Mandatory integration support. Language instruction, civics, employment assistance, mental health resources, all front-loaded into the first two years. Free. Required. The state spends real money on making the arrival successful, because successful integration is what makes the whole system function.

Cultural acknowledgment from arrivals. Not assimilation, nobody wants people to erase who they are. But acknowledgment that you are moving into a place with existing norms, and a baseline effort to learn them is part of the deal. The shop owner in Tokyo doesn't need me to be Japanese. He needs me to say good morning when I walk into his shop. That's a fair expectation.

A real conversation about character maintenance. Communities are allowed to want to preserve their character. This is a legitimate civic interest, not a hateful one, and pretending it isn't only feeds the political backlash. The discussion should be about how to balance openness with character preservation, not whether character matters.

The argument for globalization was always that the world would be better if everyone could move, trade, and learn freely. That argument was correct, and remains correct.

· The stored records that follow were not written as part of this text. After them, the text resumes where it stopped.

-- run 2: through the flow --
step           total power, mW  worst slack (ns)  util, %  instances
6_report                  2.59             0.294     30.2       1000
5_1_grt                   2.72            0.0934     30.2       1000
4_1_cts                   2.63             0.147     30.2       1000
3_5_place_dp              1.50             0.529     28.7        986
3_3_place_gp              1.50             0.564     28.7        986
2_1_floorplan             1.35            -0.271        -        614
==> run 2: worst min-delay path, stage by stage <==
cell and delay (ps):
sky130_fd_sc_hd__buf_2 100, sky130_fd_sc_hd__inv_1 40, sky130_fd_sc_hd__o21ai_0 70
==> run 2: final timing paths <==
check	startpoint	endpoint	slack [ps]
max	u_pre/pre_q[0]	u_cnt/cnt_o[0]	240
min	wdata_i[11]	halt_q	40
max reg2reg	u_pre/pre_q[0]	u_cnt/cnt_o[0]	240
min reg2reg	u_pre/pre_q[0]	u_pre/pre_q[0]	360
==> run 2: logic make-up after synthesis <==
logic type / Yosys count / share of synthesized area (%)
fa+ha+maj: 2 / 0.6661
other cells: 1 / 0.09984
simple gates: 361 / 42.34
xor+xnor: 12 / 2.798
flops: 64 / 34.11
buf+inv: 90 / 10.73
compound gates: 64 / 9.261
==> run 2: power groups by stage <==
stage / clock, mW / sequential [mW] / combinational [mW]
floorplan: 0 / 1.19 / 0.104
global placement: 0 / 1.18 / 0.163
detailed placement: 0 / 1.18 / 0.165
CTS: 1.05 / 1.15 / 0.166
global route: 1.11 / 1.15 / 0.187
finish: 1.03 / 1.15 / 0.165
File: src/rtl/adc_seq_trig_decode.sv
module adc_seq_trig_decode
  import adc_seq_pkg::*;
#(
  parameter int NUM_SLOTS = 8
) (
  input  logic [NUM_SLOTS*SRC_W-1:0] slot_src,
  input  logic [NUM_PH-1:0]          phase_evt,
  input  logic [NUM_DT-1:0]          dt_evt,
  input  logic                       net_evt,
  output logic [NUM_SLOTS-1:0]       slot_hit
);
  localparam int NUM_CODES = 1 << SRC_W;

  logic [NUM_CODES-1:0] evt_vec;

  always_comb begin
    evt_vec = '0;
    evt_vec[CODE_PH0 +: NUM_PH] = phase_evt;
    evt_vec[CODE_DT0 +: NUM_DT] = dt_evt;
    evt_vec[CODE_NET]           = net_evt;
  end

  for (genvar g = 0; g < NUM_SLOTS; g++) begin : g_slot
    assign slot_hit[g] = evt_vec[slot_src[g*SRC_W +: SRC_W]];
  end
endmodule

File: src/rtl/adc_seq_slot_track.sv
module adc_seq_slot_track #(
  parameter int NUM_SLOTS = 8
) (
  input  logic                 clk,
  input  logic                 rst_n,
  input  logic                 reload,
  input  logic [NUM_SLOTS-1:0] slot_en,
  input  logic [NUM_SLOTS-1:0] slot_hit,
  input  logic [NUM_SLOTS-1:0] grant_vec,
  output logic [NUM_SLOTS-1:0] pending,
  output logic                 overrun
);
  logic [NUM_SLOTS-1:0] pending_q, taken_q, accept;
  logic                 overrun_q, ovr_hit;

  assign accept  = slot_hit & slot_en & ~taken_q;
  assign ovr_hit = |(slot_hit & slot_en & pending_q);

  always_ff @(posedge clk) begin
    if (!rst_n || reload) begin
      pending_q <= '0;
      taken_q   <= '0;
      overrun_q <= 1'b0;
    end else begin
      taken_q   <= taken_q | accept;
      pending_q <= (pending_q & ~grant_vec) | accept;
      if (ovr_hit) overrun_q <= 1'b1;
    end
  end

  assign pending = pending_q;
  assign overrun = overrun_q;

  // overrun only rises after a cycle where something was queued
  a_r6_overrun_cause: assert property (@(posedge clk) disable iff (!rst_n)
    $rose(overrun_q) |-> $past(pending_q != '0));

  // a queued slot has always been recorded as taken this half cycle
  a_r3_pending_taken: assert property (@(posedge clk) disable iff (!rst_n)
    (pending_q & ~taken_q) == '0);

  // reload empties the queue and the flag
  a_r10_reload_clears: assert property (@(posedge clk) disable iff (!rst_n)
    reload |=> (pending_q == '0) && !overrun_q);
endmodule

File: src/rtl/adc_seq_pick.sv
module adc_seq_pick #(
  parameter int NUM_SLOTS = 8,
  localparam int IDX_W = $clog2(NUM_SLOTS)
) (
  input  logic [NUM_SLOTS-1:0] req,
  output logic [NUM_SLOTS-1:0] gnt_vec,
  output logic [IDX_W-1:0]     gnt_idx,
  output logic                 any
);
  always_comb begin
    gnt_vec = '0;
    gnt_idx = '0;
    any     = 1'b0;
    for (int i = 0; i < NUM_SLOTS; i++) begin
      if (req[i] && !any) begin
        any        = 1'b1;
        gnt_vec[i] = 1'b1;
        gnt_idx    = IDX_W'(i);
      end
    end
  end

  // at most one slot chosen, and only a requesting one
  always_comb begin
    a_r5_one_pick: assert ($onehot0(gnt_vec) && ((gnt_vec & ~req) == '0));
  end
endmodule

File: src/rtl/adc_seq_conv_fsm.sv
module adc_seq_conv_fsm
  import adc_seq_pkg::*;
#(
  parameter int NUM_SLOTS = 8,
  parameter int CH_W      = 5,
  parameter int RES_W     = 12,
  parameter int ADDR_W    = 8,
  localparam int IDX_W = $clog2(NUM_SLOTS)
) (
  input  logic                      clk,
  input  logic                      rst_n,
  input  logic                      reload,
  input  logic                      any_pend,
  input  logic [IDX_W-1:0]          pick_idx,
  input  logic [NUM_SLOTS-1:0]      pick_vec,
  input  logic [NUM_SLOTS*CH_W-1:0] slot_chan,
  input  logic [NUM_SLOTS-1:0]      slot_en,
  input  logic [ADDR_W-1:0]         buf_base,
  input  logic                      adc_busy,
  input  logic                      adc_done,
  input  logic [RES_W-1:0]          adc_result,
  input  logic                      wr_ready,
  output logic [NUM_SLOTS-1:0]      grant_vec,
  output logic                      adc_start,
  output logic [CH_W-1:0]           adc_chan,
  output logic                      wr_valid,
  output logic [ADDR_W-1:0]         wr_addr,
  output logic [RES_W-1:0]          wr_data,
  output logic                      irq
);
  conv_state_e          state_q, state_d;
  logic [IDX_W-1:0]     slot_q;
  logic [CH_W-1:0]      chan_q, chan_sel;
  logic [RES_W-1:0]     data_q;
  logic [NUM_SLOTS-1:0] wrote_q, slot_bit;
  logic                 stale_q, irq_q, grant, wr_fire, counts;

  assign grant     = (state_q == ST_IDLE) && any_pend && !adc_busy && !reload;
  assign grant_vec = grant ? pick_vec : '0;
  assign chan_sel  = slot_chan[int'(pick_idx)*CH_W +: CH_W];
  assign wr_fire   = (state_q == ST_WRITE) && wr_ready;
  assign slot_bit  = NUM_SLOTS'(1) << slot_q;
  assign counts    = wr_fire && !stale_q && !reload;

  always_comb begin
    state_d = state_q;
    unique case (state_q)
      ST_IDLE:  if (grant)    state_d = ST_START;
      ST_START:               state_d = ST_WAIT;
      ST_WAIT:  if (adc_done) state_d = ST_WRITE;
      ST_WRITE: if (wr_ready) state_d = ST_IDLE;
      default:                state_d = ST_IDLE;
    endcase
  end

  always_ff @(posedge clk) begin
    if (!rst_n) begin
      state_q <= ST_IDLE;
      slot_q  <= '0;
      chan_q  <= '0;
      data_q  <= '0;
      wrote_q <= '0;
      stale_q <= 1'b0;
      irq_q   <= 1'b0;
    end else begin
      state_q <= state_d;
      if (grant) begin
        slot_q <= pick_idx;
        chan_q <= chan_sel;
      end
      if (state_q == ST_WAIT && adc_done) data_q <= adc_result;
      if (wr_fire)                                stale_q <= 1'b0;
      else if (reload && state_q != ST_IDLE)      stale_q <= 1'b1;
      if (reload)      wrote_q <= '0;
      else if (counts) wrote_q <= wrote_q | slot_bit;
      irq_q <= counts && (((wrote_q | slot_bit) & slot_en) == slot_en);
    end
  end

  assign adc_start = (state_q == ST_START);
  assign adc_chan  = chan_q;
  assign wr_valid  = (state_q == ST_WRITE);
  assign wr_addr   = buf_base + ADDR_W'(slot_q);
  assign wr_data   = data_q;
  assign irq       = irq_q;

  // start is a single-cycle pulse after an idle converter
  a_r12_start_pulse: assert property (@(posedge clk) disable iff (!rst_n)
    adc_start |=> !adc_start);
  a_r12_start_not_busy: assert property (@(posedge clk) disable iff (!rst_n)
    adc_start |-> $past(!adc_busy));

  // a stalled word holds its contents
  a_r8_hold_stalled: assert property (@(posedge clk) disable iff (!rst_n)
    (wr_valid && !wr_ready) |=> wr_valid && $stable(wr_addr) && $stable(wr_data));

  // interrupt is one cycle wide and follows an accepted word
  a_r9_irq_pulse: assert property (@(posedge clk) disable iff (!rst_n)
    irq |=> !irq);
  a_r9_irq_after_write: assert property (@(posedge clk) disable iff (!rst_n)
    irq |-> $past(wr_valid && wr_ready));
endmodule
### src/rtl/ps_cfg_pkg.sv
// Shared types and helpers for the passive-serial configuration loader.
// Assumes: integer clock frequency in Hz, at least 1 MHz for exact hold time.
package ps_cfg_pkg;

    typedef enum logic [2:0] {
        ST_IDLE,
        ST_HOLD,
        ST_WAIT,
        ST_SHIFT,
        ST_RESULT
    } seq_state_t;

    typedef enum logic [1:0] {
        RES_OK          = 2'd0,
        RES_STATUS_FAIL = 2'd1,
        RES_INCOMPLETE  = 2'd2,
        RES_TIMEOUT     = 2'd3
    } res_code_t;

    // Convert a microsecond hold into clock cycles, never below one cycle.
    function automatic int unsigned hold_cycles(input int unsigned clk_hz,
                                                input int unsigned us);
        int unsigned c;
        c = (clk_hz / 32'd1000000) * us;
        return (c == 0) ? 32'd1 : c;
    endfunction

endpackage
[src/rtl/stkand_pkg.sv]
package stkand_pkg;
    typedef enum logic [1:0] {
        OP_DSEG = 2'd0,
        OP_SSEG = 2'd1,
        OP_XMEM = 2'd2,
        OP_NONE = 2'd3
    } op_e;

    typedef enum logic [1:0] {
        SP_DATA = 2'd0,
        SP_SYS  = 2'd1,
        SP_EXT  = 2'd2,
        SP_RSVD = 2'd3
    } space_e;

    typedef enum logic [1:0] {
        TRAP_NONE  = 2'd0,
        TRAP_PRIV  = 2'd1,
        TRAP_ALIGN = 2'd2,
        TRAP_RSVD  = 2'd3
    } trap_e;

    typedef enum logic [2:0] {
        ST_IDLE   = 3'd0,
        ST_READ   = 3'd1,
        ST_WAIT   = 3'd2,
        ST_WRITE  = 3'd3,
        ST_FINISH = 3'd4,
        ST_TRAP   = 3'd5
    } state_e;
endpackage

[src/rtl/stkand_decode.sv]
module stkand_decode
    import stkand_pkg::*;
#(
    parameter int WORD_W = 16,
    parameter int ADDR_W = 32
) (
    input  logic [1:0]        op,
    input  logic              priv,
    input  logic [WORD_W-1:0] reg_a,
    input  logic [WORD_W-1:0] reg_b,
    input  logic [WORD_W-1:0] reg_c,
    output logic              legal,
    output trap_e             trap_cause,
    output space_e            space,
    output logic [ADDR_W-1:0] addr,
    output logic [WORD_W-1:0] operand,
    output logic [1:0]        pops
);
    localparam int PAIR_W = 2 * WORD_W;

    logic [PAIR_W-1:0] pair_addr;
    logic [ADDR_W-1:0] short_addr;
    logic [ADDR_W-1:0] long_addr;

    assign pair_addr = {reg_b, reg_a};

    generate
        if (ADDR_W >= PAIR_W) begin : g_wide
            assign long_addr  = {{(ADDR_W-PAIR_W){1'b0}}, pair_addr};
            assign short_addr = {{(ADDR_W-WORD_W){1'b0}}, reg_a};
        end else begin : g_narrow
            assign long_addr  = pair_addr[ADDR_W-1:0];
            assign short_addr = (ADDR_W >= WORD_W) ? ADDR_W'(reg_a) : reg_a[ADDR_W-1:0];
        end
    endgenerate

    always_comb begin
        legal      = 1'b1;
        trap_cause = TRAP_NONE;
        space      = SP_DATA;
        addr       = short_addr;
        operand    = reg_b;
        pops       = 2'd2;
        unique case (op_e'(op))
            OP_DSEG: begin
                space = SP_DATA;
            end
            OP_SSEG: begin
                space = SP_SYS;
                if (!priv) trap_cause = TRAP_PRIV;
            end
            OP_XMEM: begin
                space   = SP_EXT;
                addr    = long_addr;
                operand = reg_c;
                pops    = 2'd3;
                if (reg_a[0]) trap_cause = TRAP_ALIGN;
            end
            default: begin
                legal = 1'b0;
                pops  = 2'd0;
            end
        endcase
    end
endmodule
$ cat config.mk
export PLATFORM = sky130hd
export DESIGN_NAME = kbc_cmd_decoder
export DESIGN_NICKNAME = d
export VERILOG_FILES = /design/src/rtl/kbc_pkg.sv /design/src/rtl/kbc_cmd_classify.sv /design/src/rtl/kbc_ctl_ram.sv /design/src/rtl/kbc_rsp_hold.sv /design/src/rtl/kbc_cmd_decoder.sv
export SDC_FILE = /design/constraint.sdc
export NUM_CORES = 1
export LEC_CHECK = 0
export BUFFER_PORTS_ARGS = -buffer_cell sky130_fd_sc_hd__buf_2
export CAP_MARGIN = 20
export CORE_ASPECT_RATIO = 0.7
export CORE_MARGIN = 3
export CORE_UTILIZATION = 56
export CTS_CLUSTER_SIZE = 30
export DETAILED_ROUTE_END_ITERATION = 10
export PLACE_DENSITY = 0.76
export SLEW_MARGIN = 25
export SYNTH_ARGS = -nofsm -noshare
export SYNTH_HDL_FRONTEND = slang
export SYNTH_SLANG_ARGS = --single-unit
export TNS_END_PERCENT = 100
$ cat constraint.sdc
create_clock -name clk -period 2 [get_ports clk]
set_input_delay 0.2 -clock clk [delete_from_list [all_inputs] [get_ports clk]]
set_output_delay 0.2 -clock clk [all_outputs]
set_load 0.01 [all_outputs]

The problem has been the speed. We built the infrastructure for moving people and goods across the world faster than we built the capacity to integrate the resulting flows. The local character of receiving communities has thinned, the arriving populations have not been adequately supported, and everyone has reason to be unhappy.

The fix isn't closing borders. The fix is slowing down, building integration capacity, and being honest that places have a right to a coherent identity that survives the journey.

I owe the Tokyo shop owner an apology I'll never deliver. He was right.

We don't need less openness in the world. We need a version of openness that takes the human side of the receiving community seriously, instead of treating their resistance as bigotry to be overcome.

Globalization should be a contract, not an invasion. And right now, in too many places, it's been operating as the second when it was supposed to be the first.